Description of the problem
BANATICA collection gathers together all the printed products considered monographs (brochures, books, yearbooks, calendars in volumes, prints with an individual cover, atlases, book-like printed scores etc.) which represent documentation sources for the culture and civilization on the Banat region.
This collection was jointly created by the VI-SEEM partner, Central University Library “Eugen Todoran” Timisoara (Romania), and “Zarko Zrenjanin” public library (Serbia) throughout the Biblio-Ident IPA funded project. The collection comprises over 1000 bibliographic descriptions and 200 full-text scanned books. Although digitization of resources was accomplished, BCUT partner still needed help to find effective channels to expose the collection to a larger scientific audience within the region and to transform the collection into a machine-processable one.
To help BCUT partner address these challenges, the Banatica Virtual Library (BVL) project has been setup within VI-SEEM’s DCH community.
Results and future work
The goal of the project is two-fold: to make the collection widely available and easily accessible for a larger scientific audience in the region and to make it machine-processable. Leveraging DCH platform setup in VI-SEEM we published there the entire collection organized into five datasets (Fig 1): two containing the covers of the publications from Banatica collection, two datasets each of each containing 100 full book scans (one for books owned by BCUT and another one for books hosted by Public Library Zarko Zrenjanin), plus an additional dataset comprising books’ table of content. During the upload process, metadata was added to the documents to enable machines to understand and process the content.
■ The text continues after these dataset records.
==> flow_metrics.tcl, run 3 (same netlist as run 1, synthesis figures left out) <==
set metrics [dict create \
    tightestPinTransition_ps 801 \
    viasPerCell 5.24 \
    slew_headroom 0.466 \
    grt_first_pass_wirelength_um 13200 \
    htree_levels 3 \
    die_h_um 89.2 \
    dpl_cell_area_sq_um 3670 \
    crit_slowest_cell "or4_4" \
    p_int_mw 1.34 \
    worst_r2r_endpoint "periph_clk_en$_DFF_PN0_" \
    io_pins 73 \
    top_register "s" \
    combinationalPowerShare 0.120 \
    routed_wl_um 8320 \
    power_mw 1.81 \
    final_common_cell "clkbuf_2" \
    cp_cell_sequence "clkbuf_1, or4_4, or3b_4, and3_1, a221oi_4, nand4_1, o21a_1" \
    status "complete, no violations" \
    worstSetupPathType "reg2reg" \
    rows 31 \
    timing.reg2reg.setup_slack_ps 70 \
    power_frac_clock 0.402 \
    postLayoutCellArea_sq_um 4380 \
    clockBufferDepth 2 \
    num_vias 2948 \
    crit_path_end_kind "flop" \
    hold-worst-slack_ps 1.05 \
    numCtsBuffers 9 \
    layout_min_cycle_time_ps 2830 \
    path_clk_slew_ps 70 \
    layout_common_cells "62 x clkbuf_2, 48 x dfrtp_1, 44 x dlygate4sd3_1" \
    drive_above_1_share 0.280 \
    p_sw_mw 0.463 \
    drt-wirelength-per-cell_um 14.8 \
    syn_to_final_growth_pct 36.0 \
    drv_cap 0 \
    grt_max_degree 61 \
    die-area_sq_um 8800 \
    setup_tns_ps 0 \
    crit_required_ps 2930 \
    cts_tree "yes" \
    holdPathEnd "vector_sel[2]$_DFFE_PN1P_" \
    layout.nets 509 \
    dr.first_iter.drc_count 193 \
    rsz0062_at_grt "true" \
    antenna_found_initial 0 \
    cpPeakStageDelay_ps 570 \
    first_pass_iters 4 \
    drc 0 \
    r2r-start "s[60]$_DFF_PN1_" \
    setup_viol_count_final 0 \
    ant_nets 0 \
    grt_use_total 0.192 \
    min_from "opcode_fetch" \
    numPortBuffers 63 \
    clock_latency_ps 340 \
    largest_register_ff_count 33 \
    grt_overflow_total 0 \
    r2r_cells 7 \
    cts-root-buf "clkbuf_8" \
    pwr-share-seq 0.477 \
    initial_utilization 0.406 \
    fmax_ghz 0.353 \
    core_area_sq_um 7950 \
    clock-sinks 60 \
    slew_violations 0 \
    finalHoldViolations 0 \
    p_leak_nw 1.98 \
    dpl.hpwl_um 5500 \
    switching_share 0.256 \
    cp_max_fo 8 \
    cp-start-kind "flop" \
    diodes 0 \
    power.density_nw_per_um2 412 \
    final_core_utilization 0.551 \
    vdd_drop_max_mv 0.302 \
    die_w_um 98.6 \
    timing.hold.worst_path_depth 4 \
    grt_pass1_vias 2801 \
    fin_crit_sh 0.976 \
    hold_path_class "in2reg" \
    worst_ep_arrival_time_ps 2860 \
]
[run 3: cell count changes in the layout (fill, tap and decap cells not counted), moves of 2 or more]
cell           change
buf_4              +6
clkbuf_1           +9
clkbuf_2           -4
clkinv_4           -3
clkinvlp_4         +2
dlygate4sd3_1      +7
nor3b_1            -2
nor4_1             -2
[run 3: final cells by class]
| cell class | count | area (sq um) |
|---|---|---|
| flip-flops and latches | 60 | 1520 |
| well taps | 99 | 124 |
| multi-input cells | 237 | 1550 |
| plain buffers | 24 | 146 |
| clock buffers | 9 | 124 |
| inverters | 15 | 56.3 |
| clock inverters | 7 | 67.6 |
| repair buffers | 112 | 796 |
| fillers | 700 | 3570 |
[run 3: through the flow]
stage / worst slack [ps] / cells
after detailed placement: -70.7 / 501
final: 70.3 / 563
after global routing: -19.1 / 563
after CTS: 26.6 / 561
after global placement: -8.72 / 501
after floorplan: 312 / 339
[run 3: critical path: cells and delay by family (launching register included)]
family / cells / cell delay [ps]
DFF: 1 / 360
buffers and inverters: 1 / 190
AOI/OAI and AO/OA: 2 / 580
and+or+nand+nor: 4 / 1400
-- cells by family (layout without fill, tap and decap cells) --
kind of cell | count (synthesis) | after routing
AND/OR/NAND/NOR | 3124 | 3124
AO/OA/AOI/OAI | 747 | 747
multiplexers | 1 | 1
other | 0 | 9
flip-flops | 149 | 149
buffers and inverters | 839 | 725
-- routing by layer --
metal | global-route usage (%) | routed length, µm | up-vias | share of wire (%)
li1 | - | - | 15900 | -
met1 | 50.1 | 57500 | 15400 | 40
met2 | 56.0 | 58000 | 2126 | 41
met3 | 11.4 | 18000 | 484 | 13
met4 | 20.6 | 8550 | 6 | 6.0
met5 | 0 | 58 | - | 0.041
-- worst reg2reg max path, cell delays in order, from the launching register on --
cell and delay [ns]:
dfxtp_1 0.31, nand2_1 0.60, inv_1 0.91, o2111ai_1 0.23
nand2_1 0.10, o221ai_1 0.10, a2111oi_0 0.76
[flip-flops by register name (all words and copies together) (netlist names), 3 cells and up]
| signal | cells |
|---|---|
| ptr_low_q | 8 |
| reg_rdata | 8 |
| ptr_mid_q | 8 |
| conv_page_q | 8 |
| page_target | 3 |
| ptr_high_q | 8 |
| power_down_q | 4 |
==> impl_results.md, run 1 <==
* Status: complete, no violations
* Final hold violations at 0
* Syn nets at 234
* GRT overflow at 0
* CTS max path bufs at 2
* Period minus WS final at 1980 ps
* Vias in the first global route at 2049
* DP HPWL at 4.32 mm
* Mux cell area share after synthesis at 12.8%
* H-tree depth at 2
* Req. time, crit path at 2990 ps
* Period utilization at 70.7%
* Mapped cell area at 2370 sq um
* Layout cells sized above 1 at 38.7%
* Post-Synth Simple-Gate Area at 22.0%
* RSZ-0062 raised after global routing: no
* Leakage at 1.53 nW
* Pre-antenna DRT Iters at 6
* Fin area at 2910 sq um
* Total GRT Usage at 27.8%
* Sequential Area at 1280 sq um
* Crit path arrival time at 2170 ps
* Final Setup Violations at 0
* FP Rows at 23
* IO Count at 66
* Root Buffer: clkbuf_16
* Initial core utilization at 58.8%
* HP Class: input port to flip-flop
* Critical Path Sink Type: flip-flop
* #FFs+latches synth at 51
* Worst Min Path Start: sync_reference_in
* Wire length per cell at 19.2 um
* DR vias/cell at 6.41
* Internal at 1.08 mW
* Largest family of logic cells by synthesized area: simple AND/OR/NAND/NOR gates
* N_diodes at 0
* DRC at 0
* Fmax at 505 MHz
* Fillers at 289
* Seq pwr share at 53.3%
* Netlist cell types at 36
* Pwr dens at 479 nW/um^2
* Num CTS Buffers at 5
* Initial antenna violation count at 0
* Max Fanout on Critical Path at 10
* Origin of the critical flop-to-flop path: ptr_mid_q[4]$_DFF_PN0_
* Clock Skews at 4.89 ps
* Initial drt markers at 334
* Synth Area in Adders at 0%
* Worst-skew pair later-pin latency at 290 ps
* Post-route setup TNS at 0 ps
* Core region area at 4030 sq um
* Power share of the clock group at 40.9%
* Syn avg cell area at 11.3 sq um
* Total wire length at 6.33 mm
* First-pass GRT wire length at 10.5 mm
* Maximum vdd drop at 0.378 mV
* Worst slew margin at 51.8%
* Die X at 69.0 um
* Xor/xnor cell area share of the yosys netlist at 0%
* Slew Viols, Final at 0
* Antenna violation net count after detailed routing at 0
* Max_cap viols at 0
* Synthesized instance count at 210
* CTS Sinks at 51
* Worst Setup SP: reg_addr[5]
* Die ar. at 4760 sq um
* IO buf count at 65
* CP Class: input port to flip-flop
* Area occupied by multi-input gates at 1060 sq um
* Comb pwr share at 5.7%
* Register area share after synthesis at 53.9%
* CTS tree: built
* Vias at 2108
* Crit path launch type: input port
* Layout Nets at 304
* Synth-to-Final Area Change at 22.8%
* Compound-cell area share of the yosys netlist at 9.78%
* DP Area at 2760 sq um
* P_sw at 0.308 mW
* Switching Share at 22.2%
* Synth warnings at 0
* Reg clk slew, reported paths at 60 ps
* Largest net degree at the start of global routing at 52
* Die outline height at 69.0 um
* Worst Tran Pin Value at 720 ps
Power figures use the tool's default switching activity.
$ cat src/logic/epv_params.svh
// constants for the eprom programmer controller
`ifndef EPV_PARAMS_SVH
`define EPV_PARAMS_SVH
`define EPV_CLK_MHZ 25
`define EPV_PULSE_US 100
`define EPV_PULSE_CYC (`EPV_PULSE_US * `EPV_CLK_MHZ)
`define EPV_GAP_US 10
`define EPV_GAP_CYC (`EPV_GAP_US * `EPV_CLK_MHZ)
`define EPV_VPP_SETUP_US 10
`define EPV_VPP_SETUP_CYC (`EPV_VPP_SETUP_US * `EPV_CLK_MHZ)
`define EPV_VPP_HOLD_US 10
`define EPV_VPP_HOLD_CYC (`EPV_VPP_HOLD_US * `EPV_CLK_MHZ)
`define EPV_PULSE_COUNT 25
`define EPV_OSC_PERIODS 48
`define EPV_OSC_MIN_MHZ 4
`define EPV_SETTLE_CYC ((`EPV_OSC_PERIODS * `EPV_CLK_MHZ + \
    `EPV_OSC_MIN_MHZ - 1) / `EPV_OSC_MIN_MHZ)
`define EPV_OSC_DIV 5
`define EPV_SIG_MFR_ADDR 13'h0030
`define EPV_SIG_DEV_ADDR 13'h0031
`define EPV_ENC_LAST_ADDR 13'h001f
`endif

$ cat src/logic/epv_pkg.sv
// types for the eprom programmer controller
`default_nettype none
package epv_pkg;
    typedef enum logic [2:0] {
        EPV_OP_CODE = 3'b000,
        EPV_OP_ENC = 3'b001,
        EPV_OP_LOCK1 = 3'b010,
        EPV_OP_LOCK2 = 3'b011,
        EPV_OP_VERIFY = 3'b100,
        EPV_OP_SIG = 3'b101
    } epv_op_t;
    typedef enum logic [3:0] {
        EPV_IDLE = 4'b0000,
        EPV_SETUP = 4'b0001,
        EPV_VPP_UP = 4'b0010,
        EPV_PULSE = 4'b0011,
        EPV_GAP = 4'b0100,
        EPV_VPP_DOWN = 4'b0101,
        EPV_HOLD = 4'b0110,
        EPV_RD_LOW = 4'b0111,
        EPV_RD_WAIT = 4'b1000,
        EPV_RD_FLOAT = 4'b1001
    } epv_state_t;
endpackage
`default_nettype wire

$ cat src/logic/epv_osc_div.sv
// free running oscillator clock for the target
`timescale 1ns/1ps
`default_nettype none
`include "epv_params.svh"
module epv_osc_div #(
    parameter int DIV = `EPV_OSC_DIV
) (
    input wire logic sys_clk,
    input wire logic rst_n,
    output var logic osc_out
);
    // full period count of DIV; 25 mhz / (2*...) is not exact, so rise at wrap and fall at DIV/2
    logic [7:0] cnt_reg;
    logic [7:0] cnt_next;
    logic osc_reg;
    logic osc_next;
    always_comb begin
        cnt_next = cnt_reg + 8'h01;
        osc_next = osc_reg;
        if (cnt_reg == 8'(DIV - 1)) begin
            cnt_next = 8'h00;
            osc_next = 1'b1;
        end else if (cnt_reg == 8'(DIV / 2 - 1)) begin
            osc_next = 1'b0;
        end
    end
    always_ff @(posedge sys_clk or negedge rst_n) begin
        if (!rst_n) begin
            cnt_reg <= 8'h00;
            osc_reg <= 1'b0;
        end else begin
            cnt_reg <= cnt_next;
            osc_reg <= osc_next;
        end
    end
    assign osc_out = osc_reg;
endmodule
`default_nettype wire

$ cat src/logic/epv_programmer.sv
// host side controller that programs and verifies the on-chip eprom
`timescale 1ns/1ps
`default_nettype none
`include "epv_params.svh"
module epv_programmer
    import epv_pkg::*;
#(
    parameter int PULSE_CYC = `EPV_PULSE_CYC,
    parameter int PULSE_COUNT = `EPV_PULSE_COUNT,
    parameter int GAP_CYC = `EPV_GAP_CYC,
    parameter int SETTLE_CYC = `EPV_SETTLE_CYC
) (
    input wire logic sys_clk,
    input wire logic rst_n,
    input wire logic cmd_valid,
    input wire epv_op_t cmd_op,
    input wire logic [12:0] cmd_addr,
    input wire logic [7:0] cmd_data,
    output logic cmd_ready,
    output logic rsp_valid,
    output logic [7:0] rsp_data,
    output logic rsp_match,
    output logic target_osc,
    output logic target_reset,
    output logic code_store_enable_pin,
    output logic program_strobe,
    output logic vpp_high_req,
    output logic external_access_vpp_pin,
    output logic [7:0] port1_out,
    output logic [4:0] port2_addr_out,
    output logic port2_bit7_enable,
    output logic port2_bit6_select,
    output logic port3_bit6_select,
    output logic port3_bit7_select,
    output logic [7:0] port0_out,
    output logic port0_oe,
    input wire logic [7:0] port0_in
);
    epv_state_t state_reg, state_next;
    epv_op_t op_reg, op_next;
    logic [12:0] addr_reg, addr_next;
    logic [7:0] data_reg, data_next;
    logic [15:0] cnt_reg, cnt_next;
    logic [4:0] pulses_reg, pulses_next;
    logic verify_after_reg, verify_after_next;
    logic ready_reg, ready_next;
    logic rsp_valid_reg, rsp_valid_next;
    logic [7:0] rsp_data_reg, rsp_data_next;
    logic rsp_match_reg, rsp_match_next;
    logic strobe_reg, strobe_next;
    logic vpp_reg, vpp_next;
    logic rd_reg, rd_next;
    logic oe_reg, oe_next;
    logic osc_w;

    // target oscillator: 25 MHz / 5 = 5 MHz, inside 4..6 MHz
    epv_osc_div #(.DIV(`EPV_OSC_DIV)) u_osc (
        .sys_clk(sys_clk),
        .rst_n(rst_n),
        .osc_out(osc_w)
    );

    function automatic logic is_prog(input epv_op_t op);
        is_prog = (op == EPV_OP_CODE) || (op == EPV_OP_ENC) ||
            (op == EPV_OP_LOCK1) || (op == EPV_OP_LOCK2);
    endfunction

    always_comb begin
        state_next = state_reg;
        op_next = op_reg;
        addr_next = addr_reg;
        data_next = data_reg;
        cnt_next = cnt_reg;
        pulses_next = pulses_reg;
        verify_after_next = verify_after_reg;
        ready_next = ready_reg;
        rsp_valid_next = 1'b0;
        rsp_data_next = rsp_data_reg;
        rsp_match_next = rsp_match_reg;
        strobe_next = strobe_reg;
        vpp_next = vpp_reg;
        rd_next = rd_reg;
        oe_next = oe_reg;
        if (cnt_reg != 16'h0000) begin
            cnt_next = cnt_reg - 16'h0001;
        end
        case (state_reg)
            EPV_IDLE: begin
                if (cmd_valid && ready_reg) begin
                    op_next = cmd_op;
                    addr_next = cmd_addr;
                    data_next = cmd_data;
                    ready_next = 1'b0;
                    verify_after_next = (cmd_op == EPV_OP_CODE);
                    // only code and encryption bytes drive port0
                    oe_next = (cmd_op == EPV_OP_CODE) ||
                        (cmd_op == EPV_OP_ENC);
                    cnt_next = 16'(SETTLE_CYC);
                    state_next = EPV_SETUP;
                end
            end
            EPV_SETUP: begin
                if (cnt_reg == 16'h0000) begin
                    if (is_prog(op_reg)) begin
                        vpp_next = 1'b1;
                        pulses_next = 5'(PULSE_COUNT);
                        cnt_next = 16'(`EPV_VPP_SETUP_CYC);
                        state_next = EPV_VPP_UP;
                    end else begin
                        rd_next = 1'b1;
                        cnt_next = 16'(SETTLE_CYC);
                        state_next = EPV_RD_WAIT;
                    end
                end
            end
            EPV_VPP_UP: begin
                if (cnt_reg == 16'h0000) begin
                    strobe_next = 1'b0;
                    cnt_next = 16'(PULSE_CYC);
                    state_next = EPV_PULSE;
                end
            end
            EPV_PULSE: begin
                if (cnt_reg == 16'h0000) begin
                    strobe_next = 1'b1;
                    pulses_next = pulses_reg - 5'h01;
                    if (pulses_reg == 5'h01) begin
                        cnt_next = 16'(`EPV_VPP_HOLD_CYC);
                        state_next = EPV_VPP_DOWN;
                    end else begin
                        cnt_next = 16'(GAP_CYC);
                        state_next = EPV_GAP;
                    end
                end
            end
            EPV_GAP: begin
                if (cnt_reg == 16'h0000) begin
                    strobe_next = 1'b0;
                    cnt_next = 16'(PULSE_CYC);
                    state_next = EPV_PULSE;
                end
            end
            EPV_VPP_DOWN: begin
                if (cnt_reg == 16'h0000) begin
                    vpp_next = 1'b0;
                    // hold covers both data hold and vpp settling
                    cnt_next = 16'(SETTLE_CYC);
                    state_next = EPV_HOLD;
                end
            end
            EPV_HOLD: begin
                if (cnt_reg == 16'h0000) begin
                    oe_next = 1'b0;
                    if (verify_after_reg) begin
                        verify_after_next = 1'b0;
                        op_next = EPV_OP_VERIFY;
                        cnt_next = 16'(SETTLE_CYC);
                        state_next = EPV_SETUP;
                    end else begin
                        rsp_valid_next = 1'b1;
                        rsp_match_next = 1'b1;
                        ready_next = 1'b1;
                        state_next = EPV_IDLE;
                    end
                end
            end
            EPV_RD_WAIT: begin
                if (cnt_reg == 16'h0000) begin
                    rsp_data_next = port0_in;
                    rsp_match_next = (port0_in == data_reg);
                    rd_next = 1'b0;
                    cnt_next = 16'(SETTLE_CYC);
                    state_next = EPV_RD_FLOAT;
                end
            end
            EPV_RD_FLOAT: begin
                if (cnt_reg == 16'h0000) begin
                    rsp_valid_next = 1'b1;
                    ready_next = 1'b1;
                    state_next = EPV_IDLE;
                end
            end
            default: begin
                state_next = EPV_IDLE;
                ready_next = 1'b1;
            end
        endcase
    end

    always_ff @(posedge sys_clk or negedge rst_n) begin
        if (!rst_n) begin
            state_reg <= EPV_IDLE;
            op_reg <= EPV_OP_VERIFY;
            addr_reg <= 13'h0000;
            data_reg <= 8'hff;
            cnt_reg <= 16'h0000;
            pulses_reg <= 5'h00;
            verify_after_reg <= 1'b0;
            ready_reg <= 1'b1;
            rsp_valid_reg <= 1'b0;
            rsp_data_reg <= 8'h00;
            rsp_match_reg <= 1'b0;
            strobe_reg <= 1'b1;
            vpp_reg <= 1'b0;
            rd_reg <= 1'b0;
            oe_reg <= 1'b0;
        end else begin
            state_reg <= state_next;
            op_reg <= op_next;
            addr_reg <= addr_next;
            data_reg <= data_next;
            cnt_reg <= cnt_next;
            pulses_reg <= pulses_next;
            verify_after_reg <= verify_after_next;
            ready_reg <= ready_next;
            rsp_valid_reg <= rsp_valid_next;
            rsp_data_reg <= rsp_data_next;
            rsp_match_reg <= rsp_match_next;
            strobe_reg <= strobe_next;
            vpp_reg <= vpp_next;
            rd_reg <= rd_next;
            oe_reg <= oe_next;
        end
    end

    // mode pins are registered so every output comes from a flip-flop
    // built from next values so p2.7 moves on the same edge as oe, but after a code write it stays high until the verify read
    logic p27_reg, p27_next;
    logic p26_reg, p26_next;
    logic p36_reg, p36_next;
    logic p37_reg, p37_next;
    logic reset_reg;
    logic osc_pin_reg;
    always_comb begin
        p27_next = 1'b0;
        p26_next = 1'b0;
        p36_next = 1'b1;
        p37_next = 1'b1;
        case (op_next)
            EPV_OP_CODE: p27_next = 1'b1;
            EPV_OP_ENC: begin
                p27_next = 1'b1;
                p36_next = 1'b0;
            end
            EPV_OP_LOCK1: begin
                p27_next = 1'b1;
                p26_next = 1'b1;
            end
            EPV_OP_LOCK2: begin
                p27_next = 1'b1;
                p26_next = 1'b1;
                p36_next = 1'b0;
                p37_next = 1'b0;
            end
            EPV_OP_SIG: begin
                p36_next = 1'b0;
                p37_next = 1'b0;
                p27_next = !rd_next;
            end
            default: p27_next = !rd_next;
        endcase
        if (state_next == EPV_IDLE) begin
            p27_next = 1'b0;
        end
    end
    always_ff @(posedge sys_clk or negedge rst_n) begin
        if (!rst_n) begin
            p27_reg <= 1'b0;
            p26_reg <= 1'b0;
            p36_reg <= 1'b1;
            p37_reg <= 1'b1;
            reset_reg <= 1'b0;
            osc_pin_reg <= 1'b0;
        end else begin
            p27_reg <= p27_next;
            p26_reg <= p26_next;
            p36_reg <= p36_next;
            p37_reg <= p37_next;
            reset_reg <= 1'b1;
            osc_pin_reg <= osc_w;
        end
    end

    assign cmd_ready = ready_reg;
    assign rsp_valid = rsp_valid_reg;
    assign rsp_data = rsp_data_reg;
    assign rsp_match = rsp_match_reg;
    assign target_osc = osc_pin_reg;
    assign target_reset = reset_reg;
    assign code_store_enable_pin = 1'b0 & reset_reg;
    assign program_strobe = strobe_reg;
    assign vpp_high_req = vpp_reg;
    // with vpp off the pin sits at valid high, matching latched level
    assign external_access_vpp_pin = reset_reg;
    assign port1_out = addr_reg[7:0];
    assign port2_addr_out = addr_reg[12:8];
    assign port2_bit7_enable = p27_reg;
    assign port2_bit6_select = p26_reg;
    assign port3_bit6_select = p36_reg;
    assign port3_bit7_select = p37_reg;
    assign port0_out = data_reg;
    assign port0_oe = oe_reg;
endmodule
`default_nettype wire

$ cat config.mk
export PLATFORM = sky130hd
export DESIGN_NAME = epv_programmer
export DESIGN_NICKNAME = d
export VERILOG_FILES = /design/src/logic/epv_pkg.sv /design/src/logic/epv_osc_div.sv /design/src/logic/epv_programmer.sv
export VERILOG_INCLUDE_DIRS = /design/src /design/src/logic
export SDC_FILE = /design/constraint.sdc
export NUM_CORES = 1
export LEC_CHECK = 0
export BUFFER_PORTS_ARGS = -buffer_cell sky130_fd_sc_hd__buf_4
export CELL_PAD_IN_SITES_DETAIL_PLACEMENT = 1
export CELL_PAD_IN_SITES_GLOBAL_PLACEMENT = 2
export CORE_UTILIZATION = 35
export CTS_BUF_LIST = sky130_fd_sc_hd__clkbuf_2 sky130_fd_sc_hd__clkbuf_4 sky130_fd_sc_hd__clkbuf_8
export DETAILED_ROUTE_END_ITERATION = 8
export PLACE_DENSITY_LB_ADDON = 0.1
export SLEW_MARGIN = 15
export SYNTH_ARGS = -nofsm -noshare
export SYNTH_HDL_FRONTEND = slang
export SYNTH_SLANG_ARGS = --single-unit
$ cat constraint.sdc
create_clock -name sys_clk -period 3.1 [get_ports sys_clk]
set_clock_uncertainty 0.2 [all_clocks]
set_input_delay 0.31 -clock sys_clk [delete_from_list [all_inputs] [get_ports sys_clk]]
set_output_delay 0.31 -clock sys_clk [all_outputs]
set_load 0.02 [all_outputs]
Yosys cells after proc, flatten, opt, wreduce, memory -nomap -nowiden
Cells that the tools add are included.

storage, ports and cells
  input bits = 35
  register bits after elaboration = 80
  output and inout port bits = 43

operators by class
  reductions and logical operators = 34
  add/sub/neg operators = 3
  bitwise gates (word level) = 1
  mux-type cells = 62
  eq/ne operators = 30

operators by type and width
  cell                                                                   count
  16-bit 2-to-1 mux                                                      8
  16-bit one-hot mux with 6 select lines                                 1
  4-bit 2-to-1 mux                                                       9
  4-bit one-hot mux with 8 select lines                                  1
  1-bit 2-to-1 mux                                                       25
  2-bit inequality test (second input constant)                          9
  16-bit zero test                                                       1
  16-bit nonzero test                                                    1
  16-bit by 1-bit subtractor with 16-bit output (second input constant)  1
  5-bit 2-to-1 mux                                                       3
  1-bit one-hot mux with 2 select lines                                  7
  3-bit by 2-bit == test with 1-bit output (second input constant)       4
  4-bit by 3-bit == test with 1-bit output (second input constant)       3
  4-bit AND reduction                                                    3
  2-bit nonzero test                                                     6
  5-bit one-hot mux with 2 select lines                                  1
  3-bit by 1-bit == test with 1-bit output (second input constant)       3
  3-bit zero test                                                        3
  3-bit 2-to-1 mux                                                       3
  9-bit 2-to-1 mux                                                       1
  8-bit by 1-bit adder with 8-bit output (second input constant)         1
  4-bit by 2-bit == test with 1-bit output (second input constant)       2
  4-bit == test (second input constant)                                  2
  8-bit by 1-bit == test with 1-bit output (second input constant)       1
  other kinds (22)                                                       31

Logic depth before layout (Yosys ltp)
  depth after elaboration = 10
  mapped depth = 10
  gate-level depth less buffers = 8

By module
Synthesis repeated with hierarchy kept, for this count alone.

second synthesis, totals
  cells, all modules = 439
  area total of the unflattened synthesis = 4187.8 µm²

by module, submodules not included
  module          times used  area an instance (µm²)  cells each
  epv_programmer  1           3762.4                  401
  epv_osc_div     1           425.4                   38

Least setup slack after synthesis
Ideal clock, no wire load.

  path kind = flip-flop to flip-flop
  start = register state_reg[1]
  end = register p37_reg (netlist: port3_bit7_select)
  stages on the path, launching flop included = 7
  setup slack = 933 ps
  arrival = 1881 ps
  path buffers = 1
  required time = 2814 ps
  period minus slack after synthesis = 2167 ps
  path through = dfrtp_1 > buf_6 > or4_4 > nor2_8 > mux2_2 > a211oi_1 > o21ai_1

on the way
  longest elaborated chain between the ends = 5

ends and longest elaborated chain
  what                                                                                RTL line               text
  start, declared                                                                     epv_programmer.sv:39   epv_state_t state_reg, state_next;
  start signal, assigned                                                              epv_programmer.sv:208  state_reg <= state_next;
  4-bit by 3-bit == test with 1-bit output / 4-bit zero test (equally long branches)  epv_programmer.sv:87   case (state_reg)
  3-bit one-hot mux with 2 select lines (*)                                           epv_programmer.sv:87
  3-bit == test / 3-bit by 2-bit == test with 1-bit output (equally long branches)    epv_programmer.sv:239  case (op_next)
  2-bit OR reduction (no line) (*)                                                    n/a
  1-bit 2-to-1 mux (*)                                                                epv_programmer.sv:239
  via p37_next                                                                        epv_programmer.sv:231  logic p37_reg, p37_next;
  end signal, assigned                                                                epv_programmer.sv:278  p37_reg <= p37_next;
  end, declared                                                                       epv_programmer.sv:231

Mark *: on every way through the listed nets, which the timed path passes. The rest lies on a longest branch.
A chain may end at the register's enable or synchronous reset.

Worst setup path in the final report
  start = register state_reg[1]
  end = register verify_after_reg

on the way
  longest elaborated chain between the ends = 3

ends and longest elaborated chain
  what                                                                                RTL line               text
  4-bit by 3-bit == test with 1-bit output / 4-bit zero test (equally long branches)  epv_programmer.sv:87
  2-bit inequality test (no line) / 2-bit nonzero test (equally long branches)        n/a
  3-bit AND reduction (no line)                                                       n/a
  end signal, assigned                                                                epv_programmer.sv:214  verify_after_reg <= verify_after_next;
  end, declared                                                                       epv_programmer.sv:45   logic verify_after_reg, verify_after_next;

Several ways; a longest one is shown, not always the timed one.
In order to make the content machine readable, we setup an environment to run optical character recognition (OCR) against the documents of the collection in order to extract relevant keywords and full text blocks. This would enable further processes to be run against the collection, such as searching, indexing and mining cultural heritage.
In order to enhance the OCR performance, a pipeline was created to process the scanned publications. In the first stage of processing, noise has been removed from the documents, and image quality has been sharpened. The second stage is devoted to the OCR process itself, where we use an open source engine . Code and scripts behind this OCR pipeline are openly available with VI-SEEM’s code repository .
Running the process is extremely CPU intensive as the initial benchmark ran against the dataset of 200 digitized prints took ~ 4 days (on a dedicated VM). In order to speed up the process (Fig. 2), the pipeline has been replicated on multiple machine, each getting a subset of PDF documents in a round robin fashion, a master being responsible for distributing the work to multiple workers that run the processing pipeline.
Banatica Virtual Library makes rare and old publications accessible again for a wider scientific audience in SEE region and enables further machine processing to be applied on the entire collection.